48 I am satisfied that Dr Verney failed to consider the whole of the relevant material in the 2012 application by giving "proper, genuine and realistic consideration to the merits of the case" and "be[ing] ready in a proper case to depart from any applicable policy": Khan v Minister for Immigration and Ethnic Affairs (1987) 14 ALD 291 at 292 per Gummow J; Minister for Immigration and Citizenship v SZJSS (2010) 243 CLR 164 at 174-175 [26]-[30] per French CJ, Gummow, Hayne, Heydon, Crennan, Kiefel and Bell JJ.
49 As a general principle, an administrative decision-maker is required to make his or her decision on the basis of the material available to him or her at the time the decision is made: i.e. on the basis of the most current material available: Peko-Wallsend 162 CLR at 45 per Mason J; see too SZJTQ v Minister for Immigration and Citizenship (2008) 172 FCR 563 at 571-573 [27]-[42] where I discussed the principle.

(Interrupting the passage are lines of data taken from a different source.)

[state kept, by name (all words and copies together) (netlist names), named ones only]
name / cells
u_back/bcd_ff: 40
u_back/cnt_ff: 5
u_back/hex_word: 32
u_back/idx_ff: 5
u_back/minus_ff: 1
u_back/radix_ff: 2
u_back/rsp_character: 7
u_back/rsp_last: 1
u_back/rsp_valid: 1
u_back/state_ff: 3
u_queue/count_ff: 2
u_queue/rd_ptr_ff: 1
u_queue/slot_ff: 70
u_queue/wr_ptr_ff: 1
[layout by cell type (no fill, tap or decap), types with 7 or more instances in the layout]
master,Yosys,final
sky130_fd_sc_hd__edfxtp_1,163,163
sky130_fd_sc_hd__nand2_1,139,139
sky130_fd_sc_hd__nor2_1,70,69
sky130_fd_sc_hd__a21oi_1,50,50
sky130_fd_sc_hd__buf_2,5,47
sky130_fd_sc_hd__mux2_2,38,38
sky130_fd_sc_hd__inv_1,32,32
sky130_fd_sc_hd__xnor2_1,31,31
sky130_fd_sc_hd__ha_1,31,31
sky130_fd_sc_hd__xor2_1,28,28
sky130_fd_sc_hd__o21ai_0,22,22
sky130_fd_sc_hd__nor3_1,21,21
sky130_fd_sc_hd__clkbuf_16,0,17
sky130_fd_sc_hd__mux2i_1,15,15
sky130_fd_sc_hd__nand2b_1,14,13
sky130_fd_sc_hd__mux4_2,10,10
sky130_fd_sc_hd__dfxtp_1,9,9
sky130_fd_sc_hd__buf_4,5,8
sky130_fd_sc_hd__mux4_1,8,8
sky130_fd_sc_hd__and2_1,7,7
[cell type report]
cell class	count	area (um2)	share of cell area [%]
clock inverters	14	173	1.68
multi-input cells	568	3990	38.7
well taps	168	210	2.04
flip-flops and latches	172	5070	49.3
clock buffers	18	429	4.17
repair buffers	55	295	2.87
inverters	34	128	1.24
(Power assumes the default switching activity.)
`config.mk`:
```
export PLATFORM = sky130hd
export DESIGN_NAME = ets_cfg
export DESIGN_NICKNAME = d
export VERILOG_FILES = /design/src/hdl/ets_pkg.sv /design/src/hdl/ets_cfg.sv
export SDC_FILE = /design/constraint.sdc
export NUM_CORES = 1
export LEC_CHECK = 0
export ABC_CLOCK_PERIOD_IN_PS = 1700
export BUFFER_PORTS_ARGS = -buffer_cell sky130_fd_sc_hd__buf_2
export CORE_ASPECT_RATIO = 0.7
export CORE_UTILIZATION = 25
export DETAILED_ROUTE_END_ITERATION = 10
export GPL_TIMING_DRIVEN = 0
export HOLD_SLACK_MARGIN = 0.02
export PLACE_DENSITY = 0.48
export SETUP_SLACK_MARGIN = 0.5
export SLEW_MARGIN = 20
export SYNTH_ARGS = -nofsm -noshare
export SYNTH_HDL_FRONTEND = slang
export SYNTH_SLANG_ARGS = --single-unit
```
`constraint.sdc`:
```
create_clock -name clk -period 1.7 [get_ports clk]
set_input_delay 0.085 -clock clk [delete_from_list [all_inputs] [get_ports clk]]
set_output_delay 0.085 -clock clk [all_outputs]
set_load 0.02 [all_outputs]
```
`src/hdl/ets_pkg.sv`:
```
// ----------------------------------------------------------------------------
// ets_pkg
// Shared types, codes and helper functions for the event threshold and
// suppress block.
// ----------------------------------------------------------------------------
package ets_pkg;

  // default table geometry
  localparam int DEF_SETS = 64;
  localparam int DEF_WAYS = 4;

  // field widths
  localparam int ADDR_W = 32;
  localparam int CNT_W  = 16;
  localparam int TIME_W = 32;
  localparam int REG_W  = 3;
  localparam int DATA_W = 32;
  localparam int DEC_W  = 2;

  // thresholding modes
  localparam logic [1:0] THR_OFF    = 2'd0;
  localparam logic [1:0] THR_LIMIT  = 2'd1;
  localparam logic [1:0] THR_THRESH = 2'd2;
  localparam logic [1:0] THR_BOTH   = 2'd3;

  // suppression modes (the unused code behaves as off)
  localparam logic [1:0] SUP_OFF      = 2'd0;
  localparam logic [1:0] SUP_MATCH    = 2'd1;
  localparam logic [1:0] SUP_MISMATCH = 2'd2;

  // decision codes
  localparam logic [DEC_W-1:0] DEC_NONE  = 2'd0;
  localparam logic [DEC_W-1:0] DEC_SUPP  = 2'd1;
  localparam logic [DEC_W-1:0] DEC_LOG   = 2'd2;
  localparam logic [DEC_W-1:0] DEC_BLOCK = 2'd3;

  // register indexes
  localparam logic [REG_W-1:0] REG_THR_MODE      = 3'd0;
  localparam logic [REG_W-1:0] REG_THR_TRACK_DST = 3'd1;
  localparam logic [REG_W-1:0] REG_THR_COUNT     = 3'd2;
  localparam logic [REG_W-1:0] REG_THR_WINDOW    = 3'd3;
  localparam logic [REG_W-1:0] REG_SUP_MODE      = 3'd4;
  localparam logic [REG_W-1:0] REG_SUP_TRACK_DST = 3'd5;
  localparam logic [REG_W-1:0] REG_SUP_ADDR      = 3'd6;
  localparam logic [REG_W-1:0] REG_SUP_MASK      = 3'd7;

  // configuration register set
  typedef struct packed {
    logic [1:0]        thr_mode;
    logic              thr_track_dst;
    logic [CNT_W-1:0]  thr_count;
    logic [TIME_W-1:0] thr_window;
    logic [1:0]        sup_mode;
    logic              sup_track_dst;
    logic [ADDR_W-1:0] sup_addr;
    logic [ADDR_W-1:0] sup_mask;
  } ets_cfg_t;

  // controller to datapath commands
  typedef struct packed {
    logic load;  // capture the event
    logic rd;    // read the set row
    logic upd;   // decide, write back, present result
  } ets_cmd_t;

  typedef enum logic [1:0] {
    ST_IDLE,
    ST_HASH,
    ST_UPDATE
  } ets_state_t;

  function automatic int clog2_min1(input int n);
    return (n > 1) ? $clog2(n) : 1;
  endfunction

  function automatic bit is_pow2(input int n);
    return ((n & (n - 1)) == 0);
  endfunction

  // byte fold of the tracked address
  function automatic logic [ADDR_W-1:0] fold_hash(input logic [ADDR_W-1:0] a);
    return a ^ (a >> 8) ^ (a >> 16) ^ (a >> 24);
  endfunction

endpackage

```
`src/hdl/ets_cfg.sv`:
```
// ----------------------------------------------------------------------------
// ets_cfg
// Configuration register file, written one register per transfer.
// ----------------------------------------------------------------------------
module ets_cfg
  import ets_pkg::*;
(
  input  logic              clk,
  input  logic              rst_n,
  input  logic              cfg_valid,
  output logic              cfg_ready,
  input  logic [REG_W-1:0]  cfg_index,
  input  logic [DATA_W-1:0] cfg_data,
  output ets_cfg_t          cfg
);

  ets_cfg_t cfg_r;
  ets_cfg_t cfg_nxt;

  // always able to take a write
  assign cfg_ready = 1'b1;
  assign cfg       = cfg_r;

  // register select
  always_comb begin
    cfg_nxt = cfg_r;
    if (cfg_valid) begin
      case (cfg_index)
        REG_THR_MODE:      cfg_nxt.thr_mode      = cfg_data[1:0];
        REG_THR_TRACK_DST: cfg_nxt.thr_track_dst = cfg_data[0];
        REG_THR_COUNT:     cfg_nxt.thr_count     = cfg_data[CNT_W-1:0];
        REG_THR_WINDOW:    cfg_nxt.thr_window    = cfg_data[TIME_W-1:0];
        REG_SUP_MODE:      cfg_nxt.sup_mode      = cfg_data[1:0];
        REG_SUP_TRACK_DST: cfg_nxt.sup_track_dst = cfg_data[0];
        REG_SUP_ADDR:      cfg_nxt.sup_addr      = cfg_data[ADDR_W-1:0];
        REG_SUP_MASK:      cfg_nxt.sup_mask      = cfg_data[ADDR_W-1:0];
        default:           cfg_nxt = cfg_r;
      endcase
    end
  end

  always_ff @(posedge clk) begin
    if (!rst_n) begin
      cfg_r.thr_mode      <= THR_OFF;
      cfg_r.thr_track_dst <= 1'b0;
      cfg_r.thr_count     <= CNT_W'(1);
      cfg_r.thr_window    <= TIME_W'(60);
      cfg_r.sup_mode      <= SUP_OFF;
      cfg_r.sup_track_dst <= 1'b0;
      cfg_r.sup_addr      <= '0;
      cfg_r.sup_mask      <= '1;
    end else begin
      cfg_r <= cfg_nxt;
    end
  end

endmodule

```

50 Although Dr Verney had the 2012 application before him, he mistakenly asserted that all the issues that it raised had been fully considered years before in dealing with the 2005 application. Indeed, as Dr Verney's reasons showed, he only had Senator Colbeck's letter and the 2012 application itself before him. He did not have before him what Senator Colbeck had considered. Thus, he did not consider the parts of the 2005 application not reproduced in the 2012 application or Dr Stone's letter. Accordingly, he could not have been satisfied that Senator Colbeck, or for that matter, Dr Stone, had considered the substantive new material and the issues raised in the 2012 application.